= Tommy Smith (DJ) =

American DJ

Tommy Smith (born November 4, 1954), formerly known as “The Outlaw” and “TC Starr”, was a radio DJ in Little Rock, Arkansas. Tommy is most known for his first long-running morning show "The Rock ‘N’ Roll Breakfast" with co-host Big Dave at Magic 105 (105.1 FM), as well as his second long-running morning show "The Show With No Name" with co-host David Bazzel on KABZ 103.7 The Buzz. Smith is a 1972 graduate of Little Rock Central High School, and a veteran of the U.S. Army. Smith announced late in 2021 that he had developed the neuro-immune disorder myasthenia gravis. His final show was December 31 of that year. Fans still refer to Smith as "Outlaw”, and he is considered a legend in central Arkansas radio. Smith has been married for many years to his wife Karen.

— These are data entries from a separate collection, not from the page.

$ cat config.mk
export PLATFORM = sky130hd
export DESIGN_NAME = csma_ca_backoff_controller_top
export DESIGN_NICKNAME = d
export VERILOG_FILES = /design/src/hdl/csma_pkg.sv /design/src/hdl/csma_div.sv /design/src/hdl/csma_step.sv /design/src/hdl/csma_ca_backoff_controller_top.sv
export SDC_FILE = /design/constraint.sdc
export NUM_CORES = 1
export LEC_CHECK = 0
export ABC_CLOCK_PERIOD_IN_PS = 16200
export BUFFER_PORTS_ARGS = -buffer_cell sky130_fd_sc_hd__buf_2
export CORE_ASPECT_RATIO = 1.4
export CORE_MARGIN = 5
export CORE_UTILIZATION = 45
export CTS_BUF_LIST = sky130_fd_sc_hd__clkbuf_4 sky130_fd_sc_hd__clkbuf_8
export CTS_CLUSTER_SIZE = 20
export DETAILED_ROUTE_END_ITERATION = 10
export GPL_ROUTABILITY_DRIVEN = 0
export PLACE_DENSITY = 0.66
export SETUP_SLACK_MARGIN = 0.1
export SYNTH_ARGS = -nofsm -noshare
export SYNTH_HDL_FRONTEND = slang
export SYNTH_SLANG_ARGS = --single-unit
$ cat constraint.sdc
create_clock -name clock -period 16.2 [get_ports clock]
set_input_delay 0.81 -clock clock [delete_from_list [all_inputs] [get_ports clock]]
set_output_delay 0.81 -clock clock [all_outputs]
set_load 0.01 [all_outputs]
$ cat src/hdl/csma_pkg.sv
`default_nettype none

package csma_pkg;

   // timing constants, in symbols
   localparam int UNIT_BACKOFF_SYMBOLS = 20;
   localparam int TURNAROUND_SYMBOLS   = 12;

   // field widths
   localparam int PERIOD_BITS = 8;
   localparam int CAP_BITS    = 24;
   localparam int COST_BITS   = 14;
   localparam int CSR_IDX_BITS  = 3;
   localparam int CSR_DATA_BITS = 4;

   // largest exponent used in the backoff mask
   localparam logic [3:0] MASK_EXP_MAX = 4'd8;
   localparam logic [2:0] BUSY_COUNT_MAX = 3'd7;
   localparam logic [1:0] WINDOW_INIT = 2'd2;
   localparam logic [3:0] BLE_EXP_MAX = 4'd2;

   // divide by the unit backoff through a reciprocal multiply; the quotient is
   // needed only when the cap fits under 255 backoff periods
   localparam int DIV_BITS  = $clog2(255 * UNIT_BACKOFF_SYMBOLS + 1);
   localparam int DIV_LOG   = $clog2(UNIT_BACKOFF_SYMBOLS);
   localparam int DIV_SHIFT = DIV_BITS + DIV_LOG;
   localparam int DIV_RECIP = ((2 ** DIV_SHIFT) + UNIT_BACKOFF_SYMBOLS - 1)
                              / UNIT_BACKOFF_SYMBOLS;

   localparam logic [DIV_BITS-1:0] UNIT_W = DIV_BITS'(UNIT_BACKOFF_SYMBOLS);
   localparam logic [COST_BITS-1:0] TURN_COST = COST_BITS'(2 * TURNAROUND_SYMBOLS);

   // register indexes
   localparam logic [CSR_IDX_BITS-1:0] CSR_SLOTTED_MODE     = 3'd0;
   localparam logic [CSR_IDX_BITS-1:0] CSR_BATTERY_LIFE_EXT = 3'd1;
   localparam logic [CSR_IDX_BITS-1:0] CSR_MIN_EXPONENT     = 3'd2;
   localparam logic [CSR_IDX_BITS-1:0] CSR_MAX_EXPONENT     = 3'd3;
   localparam logic [CSR_IDX_BITS-1:0] CSR_MAX_BACKOFFS     = 3'd4;

   typedef enum logic [1:0] {
      MODE_START  = 2'd0,
      MODE_TICK   = 2'd1,
      MODE_CCA    = 2'd2,
      MODE_CANCEL = 2'd3
   } mode_type;

   typedef enum logic [2:0] {
      ACT_NONE  = 3'd0,
      ACT_CCA   = 3'd1,
      ACT_IDLE  = 3'd2,
      ACT_FAIL  = 3'd3,
      ACT_DEFER = 3'd4
   } action_type;

   typedef enum logic [1:0] {
      PH_IDLE    = 2'd0,
      PH_BACKOFF = 2'd1,
      PH_CCA     = 2'd2
   } phase_type;

   typedef struct packed {
      logic       slotted_mode;
      logic       battery_life_ext;
      logic [3:0] min_exponent;
      logic [3:0] max_exponent;
      logic [2:0] max_backoffs;
   } cfg_type;

   typedef struct packed {
      mode_type              mode;
      logic [7:0]            random_value;
      logic                  channel_busy;
      logic [CAP_BITS-1:0]   cap_symbols_left;
      logic [11:0]           frame_symbols;
      logic                  ack_required;
      logic [11:0]           ack_wait_symbols;
      logic [7:0]            ifs_symbols;
   } req_type;

   typedef struct packed {
      logic [2:0]             busy_count;
      logic [3:0]             exponent;
      logic [1:0]             window_count;
      logic [PERIOD_BITS-1:0] periods_left;
      phase_type              phase;
      logic [COST_BITS-1:0]   frame_cost_base;
   } state_type;

   typedef struct packed {
      action_type             action;
      logic [PERIOD_BITS-1:0] backoff_periods_left;
      logic [2:0]             backoff_count;
      logic [3:0]             backoff_exponent;
      logic [COST_BITS-1:0]   transaction_symbols;
   } rsp_type;

endpackage

`default_nettype wire

$ cat src/hdl/csma_div.sv
`default_nettype none

// Backoff periods that fit in the CAP symbols left: cap / unit backoff.
// Exact for every cap below 2^DIV_BITS; larger caps are never used.
module csma_div (
   input  wire logic [csma_pkg::CAP_BITS-1:0] cap,
   output logic [csma_pkg::DIV_BITS-1:0]      quotient
);

   localparam int PROD_BITS = csma_pkg::DIV_BITS + csma_pkg::DIV_SHIFT + 1;

   localparam logic [csma_pkg::DIV_SHIFT:0] RECIP_W =
      (csma_pkg::DIV_SHIFT + 1)'(csma_pkg::DIV_RECIP);

   logic [PROD_BITS-1:0] product;

   // one multiply by the rounded-up reciprocal, then drop the fraction
   assign product  = PROD_BITS'(cap[csma_pkg::DIV_BITS-1:0]) * PROD_BITS'(RECIP_W);
   assign quotient = product[csma_pkg::DIV_SHIFT +: csma_pkg::DIV_BITS];

endmodule

`default_nettype wire

$ cat src/hdl/csma_step.sv
`default_nettype none

// Next state and result for one word, from the current state and config.
module csma_step (
   input  wire csma_pkg::cfg_type   cfg,
   input  wire csma_pkg::req_type   req,
   input  wire csma_pkg::state_type cur,
   output csma_pkg::state_type      nxt,
   output csma_pkg::rsp_type        rsp
);

   logic [csma_pkg::DIV_BITS-1:0]    used_periods;
   logic [csma_pkg::DIV_BITS-1:0]    backoff_symbols;
   logic [csma_pkg::COST_BITS-1:0]   cost;
   logic [csma_pkg::PERIOD_BITS-1:0] drawn;
   logic [csma_pkg::PERIOD_BITS-1:0] mask;
   logic [3:0]                       mask_exp;
   logic [3:0]                       busy_next;
   logic [4:0]                       exp_inc;
   logic                             do_draw;
   logic                             do_proceed;
   csma_pkg::action_type             act;

   csma_div u_div (
      .cap      (req.cap_symbols_left),
      .quotient (used_periods)
   );

   always_comb begin
      nxt        = cur;
      act        = csma_pkg::ACT_NONE;
      do_draw    = 1'b0;
      do_proceed = 1'b0;
      busy_next  = {1'b0, cur.busy_count} + 4'd1;
      exp_inc    = {1'b0, cur.exponent} + 5'd1;

      // a stray phase code counts as idle
      if (cur.phase != csma_pkg::PH_BACKOFF && cur.phase != csma_pkg::PH_CCA) begin
         nxt.phase = csma_pkg::PH_IDLE;
      end

      // per-mode update
      unique case (req.mode)
         csma_pkg::MODE_START: begin
            nxt.busy_count = '0;
            if (cfg.slotted_mode) begin
               nxt.window_count = csma_pkg::WINDOW_INIT;
               nxt.exponent = (cfg.battery_life_ext && cfg.min_exponent > csma_pkg::BLE_EXP_MAX)
                            ? csma_pkg::BLE_EXP_MAX : cfg.min_exponent;
            end else begin
               nxt.exponent = cfg.min_exponent;
            end
            nxt.frame_cost_base = csma_pkg::COST_BITS'(req.frame_symbols)
                                + csma_pkg::COST_BITS'(req.ifs_symbols)
                                + (req.ack_required ? csma_pkg::COST_BITS'(req.ack_wait_symbols)
                                                    : csma_pkg::TURN_COST);
            do_draw = 1'b1;
         end
         csma_pkg::MODE_TICK: begin
            if (cur.phase == csma_pkg::PH_BACKOFF) begin
               if (cur.periods_left != '0) begin
                  nxt.periods_left = cur.periods_left - csma_pkg::PERIOD_BITS'(1);
               end
               if (cur.periods_left <= csma_pkg::PERIOD_BITS'(1)) begin
                  if (cfg.slotted_mode) begin
                     do_proceed = 1'b1;
                  end else begin
                     nxt.phase = csma_pkg::PH_CCA;
                     act       = csma_pkg::ACT_CCA;
                  end
               end
            end
         end
         csma_pkg::MODE_CCA: begin
            if (cur.phase == csma_pkg::PH_CCA) begin
               nxt.phase = csma_pkg::PH_IDLE;
               if (!req.channel_busy) begin
                  if (cfg.slotted_mode && cur.window_count > 2'd1) begin
                     nxt.window_count = cur.window_count - 2'd1;
                     nxt.phase        = csma_pkg::PH_CCA;
                     act              = csma_pkg::ACT_CCA;
                  end else begin
                     if (cfg.slotted_mode) begin
                        nxt.window_count = '0;
                     end
                     act = csma_pkg::ACT_IDLE;
                  end
               end else begin
                  if (cfg.slotted_mode) begin
                     nxt.window_count = csma_pkg::WINDOW_INIT;
                  end
                  nxt.exponent = (exp_inc > {1'b0, cfg.max_exponent})
                               ? cfg.max_exponent : exp_inc[3:0];
                  nxt.busy_count = (busy_next > {1'b0, csma_pkg::BUSY_COUNT_MAX})
                                 ? csma_pkg::BUSY_COUNT_MAX : busy_next[2:0];
                  if (busy_next > {1'b0, cfg.max_backoffs}) begin
                     act = csma_pkg::ACT_FAIL;
                  end else begin
                     do_draw = 1'b1;
                  end
               end
            end
         end
         csma_pkg::MODE_CANCEL: begin
            nxt.phase        = csma_pkg::PH_IDLE;
            nxt.periods_left = '0;
         end
      endcase

      // backoff draw; slotted mode reuses periods left over from a deferral
      mask_exp = (nxt.exponent > csma_pkg::MASK_EXP_MAX) ? csma_pkg::MASK_EXP_MAX
                                                         : nxt.exponent;
      mask = (mask_exp >= csma_pkg::MASK_EXP_MAX) ? '1
           : csma_pkg::PERIOD_BITS'((9'd1 << mask_exp) - 9'd1);
      drawn = (nxt.periods_left == '0 || !cfg.slotted_mode)
            ? (req.random_value & mask) : nxt.periods_left;
      backoff_symbols = csma_pkg::DIV_BITS'(drawn) * csma_pkg::UNIT_W;

      if (do_draw) begin
         nxt.periods_left = drawn;
         if (!cfg.slotted_mode) begin
            if (drawn == '0) begin
               nxt.phase = csma_pkg::PH_CCA;
               act       = csma_pkg::ACT_CCA;
            end else begin
               nxt.phase = csma_pkg::PH_BACKOFF;
            end
         end else if (csma_pkg::CAP_BITS'(backoff_symbols) >= req.cap_symbols_left) begin
            // backoff runs past the CAP: spend what fits, finish next CAP
            nxt.periods_left = drawn - used_periods[csma_pkg::PERIOD_BITS-1:0];
            nxt.phase        = csma_pkg::PH_IDLE;
            act              = csma_pkg::ACT_DEFER;
         end else if (drawn == '0) begin
            do_proceed = 1'b1;
         end else begin
            nxt.phase = csma_pkg::PH_BACKOFF;
         end
      end

      // slotted check that the whole transaction fits in the CAP
      cost = csma_pkg::COST_BITS'({nxt.window_count, 3'b000}) + nxt.frame_cost_base;
      if (do_proceed) begin
         nxt.periods_left = '0;
         if (csma_pkg::CAP_BITS'(cost) > req.cap_symbols_left) begin
            nxt.phase = csma_pkg::PH_IDLE;
            act       = csma_pkg::ACT_DEFER;
         end else begin
            nxt.phase = csma_pkg::PH_CCA;
            act       = csma_pkg::ACT_CCA;
         end
      end

      rsp.action               = act;
      rsp.backoff_periods_left = nxt.periods_left;
      rsp.backoff_count        = nxt.busy_count;
      rsp.backoff_exponent     = nxt.exponent;
      rsp.transaction_symbols  = do_proceed ? cost : '0;
   end

endmodule

`default_nettype wire

$ cat src/hdl/csma_ca_backoff_controller_top.sv
`default_nettype none

// CSMA-CA backoff engine.
// An accepted request word passes the input register, then the state update
// into the response register. Throughput: one word per cycle unless rsp_stall
// holds the pipeline; the state update is combinational.
// Reset: synchronous, active high; clears the pipeline valids, sets the
// engine state to idle (exponent 3, window 2) and the registers to defaults.
module csma_ca_backoff_controller_top (
   input  wire logic        clock,
   input  wire logic        reset,

   input  wire logic        req_valid,
   output logic             req_stall,
   input  wire logic [1:0]  req_mode,
   input  wire logic [7:0]  req_random_value,
   input  wire logic        req_channel_busy,
   input  wire logic [23:0] req_cap_symbols_left,
   input  wire logic [11:0] req_frame_symbols,
   input  wire logic        req_ack_required,
   input  wire logic [11:0] req_ack_wait_symbols,
   input  wire logic [7:0]  req_ifs_symbols,

   output logic             rsp_valid,
   input  wire logic        rsp_stall,
   output logic [2:0]       rsp_action,
   output logic [7:0]       rsp_backoff_periods_left,
   output logic [2:0]       rsp_backoff_count,
   output logic [3:0]       rsp_backoff_exponent,
   output logic [13:0]      rsp_transaction_symbols,

   input  wire logic        csr_write,
   input  wire logic [csma_pkg::CSR_IDX_BITS-1:0]  csr_index,
   input  wire logic [csma_pkg::CSR_DATA_BITS-1:0] csr_data
);

   csma_pkg::cfg_type   cfg_ff;
   csma_pkg::req_type   req_ff;
   csma_pkg::req_type   req_in;
   logic                req_valid_ff;
   csma_pkg::state_type state_ff;
   csma_pkg::state_type state_in;
   csma_pkg::rsp_type   rsp_ff;
   csma_pkg::rsp_type   rsp_in;
   logic                rsp_valid_ff;
   logic                advance;
   logic                req_take;

   // pipeline control: the input word moves on when the response slot frees
   assign advance   = req_valid_ff && (!rsp_valid_ff || !rsp_stall);
   assign req_stall = req_valid_ff && !advance;
   assign req_take  = req_valid && !req_stall;

   assign req_in.mode             = csma_pkg::mode_type'(req_mode);
   assign req_in.random_value     = req_random_value;
   assign req_in.channel_busy     = req_channel_busy;
   assign req_in.cap_symbols_left = req_cap_symbols_left;
   assign req_in.frame_symbols    = req_frame_symbols;
   assign req_in.ack_required     = req_ack_required;
   assign req_in.ack_wait_symbols = req_ack_wait_symbols;
   assign req_in.ifs_symbols      = req_ifs_symbols;

   csma_step u_step (
      .cfg (cfg_ff),
      .req (req_ff),
      .cur (state_ff),
      .nxt (state_in),
      .rsp (rsp_in)
   );

   // config registers
   always_ff @(posedge clock) begin
      if (reset) begin
         cfg_ff.slotted_mode     <= 1'b0;
         cfg_ff.battery_life_ext <= 1'b0;
         cfg_ff.min_exponent     <= 4'd3;
         cfg_ff.max_exponent     <= 4'd5;
         cfg_ff.max_backoffs     <= 3'd4;
      end else if (csr_write) begin
         unique case (csr_index)
            csma_pkg::CSR_SLOTTED_MODE:     cfg_ff.slotted_mode     <= csr_data[0];
            csma_pkg::CSR_BATTERY_LIFE_EXT: cfg_ff.battery_life_ext <= csr_data[0];
            csma_pkg::CSR_MIN_EXPONENT:     cfg_ff.min_exponent     <= csr_data;
            csma_pkg::CSR_MAX_EXPONENT:     cfg_ff.max_exponent     <= csr_data;
            csma_pkg::CSR_MAX_BACKOFFS:     cfg_ff.max_backoffs     <= csr_data[2:0];
            default: ;
         endcase
      end
   end

   // input register
   always_ff @(posedge clock) begin
      if (reset) begin
         req_valid_ff <= 1'b0;
      end else if (req_take) begin
         req_valid_ff <= 1'b1;
      end else if (advance) begin
         req_valid_ff <= 1'b0;
      end
   end

   always_ff @(posedge clock) begin
      if (req_take) begin
         req_ff <= req_in;
      end
   end

   // engine state and response register
   always_ff @(posedge clock) begin
      if (reset) begin
         state_ff.busy_count      <= '0;
         state_ff.exponent        <= 4'd3;
         state_ff.window_count    <= csma_pkg::WINDOW_INIT;
         state_ff.periods_left    <= '0;
         state_ff.phase           <= csma_pkg::PH_IDLE;
         state_ff.frame_cost_base <= '0;
         rsp_valid_ff             <= 1'b0;
      end else begin
         if (advance) begin
            state_ff     <= state_in;
            rsp_valid_ff <= 1'b1;
         end else if (!rsp_stall) begin
            rsp_valid_ff <= 1'b0;
         end
      end
   end

   always_ff @(posedge clock) begin
      if (advance) begin
         rsp_ff <= rsp_in;
      end
   end

   assign rsp_valid                = rsp_valid_ff;
   assign rsp_action               = rsp_ff.action;
   assign rsp_backoff_periods_left = rsp_ff.backoff_periods_left;
   assign rsp_backoff_count        = rsp_ff.backoff_count;
   assign rsp_backoff_exponent     = rsp_ff.backoff_exponent;
   assign rsp_transaction_symbols  = rsp_ff.transaction_symbols;

   // a cancel leaves the engine idle with no periods pending
   a_cancel_clears: assert property (@(posedge clock) disable iff (reset)
      advance && req_ff.mode == csma_pkg::MODE_CANCEL |=>
         state_ff.phase == csma_pkg::PH_IDLE && state_ff.periods_left == '0)
      else $error("cancel did not clear the engine");

   // a deferral always parks the engine
   a_defer_idle: assert property (@(posedge clock) disable iff (reset)
      rsp_valid_ff && rsp_ff.action == csma_pkg::ACT_DEFER |->
         state_ff.phase == csma_pkg::PH_IDLE)
      else $error("deferral left the engine active");

   // a transaction cost is reported only by the proceed check
   a_cost_source: assert property (@(posedge clock) disable iff (reset)
      rsp_valid_ff && rsp_ff.transaction_symbols != '0 |->
         rsp_ff.action == csma_pkg::ACT_CCA || rsp_ff.action == csma_pkg::ACT_DEFER)
      else $error("transaction cost without a proceed check");

   // a CCA request leaves a CCA pending
   a_cca_pending: assert property (@(posedge clock) disable iff (reset)
      rsp_valid_ff && rsp_ff.action == csma_pkg::ACT_CCA |->
         state_ff.phase == csma_pkg::PH_CCA && state_ff.periods_left == '0)
      else $error("CCA requested without a pending CCA");

endmodule

`default_nettype wire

Tommy currently hosts a weekly podcast with Big Dave and longtime sidekick, Danny-Joe Crofford. The Rock ‘N’ Roll Breakfast Uncensored Podcast can be heard on Spotify.

==On-air collapse==
On September 24, 2010 Smith was taken to a hospital after he collapsed during a broadcast of his "Show With No Name". An interview on his struggle with drinking and his life aired on KATV Channel 7, Little Rock, Arkansas.

==Arrest==
Smith was arrested Thursday May 26, 2011 for several offenses including driving under the influence, possession of a controlled substance, drinking in public, failure to stop after an accident, refusal to submit to a chemical test, crossing the median, and following too close.

Tommy Smith has now recovered after rehabilitation at the Betty Ford Center, and continued as the morning DJ for 103.7 The Buzz in Little Rock, Arkansas until his retirement on December 31, 2021 after forty years in the industry.